:: About this task ::
Copy every line of the records below where the word "constraint" occurs.

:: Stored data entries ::
## config.mk

```make
export PLATFORM = sky130hd
export DESIGN_NAME = chan_fifo_sched
export DESIGN_NICKNAME = d
export VERILOG_FILES = /design/src/rtl/chan_fifo_sched.sv
export SDC_FILE = /design/constraint.sdc
export NUM_CORES = 1
export LEC_CHECK = 0
export CORE_ASPECT_RATIO = 1.25
export CORE_UTILIZATION = 56
export DETAILED_ROUTE_END_ITERATION = 10
export GPL_ROUTABILITY_DRIVEN = 0
export GPL_TIMING_DRIVEN = 0
export HOLD_SLACK_MARGIN = 0.12
export PLACE_DENSITY = 0.74
export SYNTH_ARGS = -nofsm -noshare
export SYNTH_HDL_FRONTEND = slang
export SYNTH_SLANG_ARGS = --single-unit
```

## constraint.sdc

```tcl
create_clock -name clk -period 3.8 [get_ports clk]
set_clock_uncertainty 0.1 [all_clocks]
set_input_delay 0.38 -clock clk [delete_from_list [all_inputs] [get_ports clk]]
set_output_delay 0.38 -clock clk [all_outputs]
set_load 0.05 [all_outputs]
```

:: Answer to the problem ::
export SDC_FILE = /design/constraint.sdc
## constraint.sdc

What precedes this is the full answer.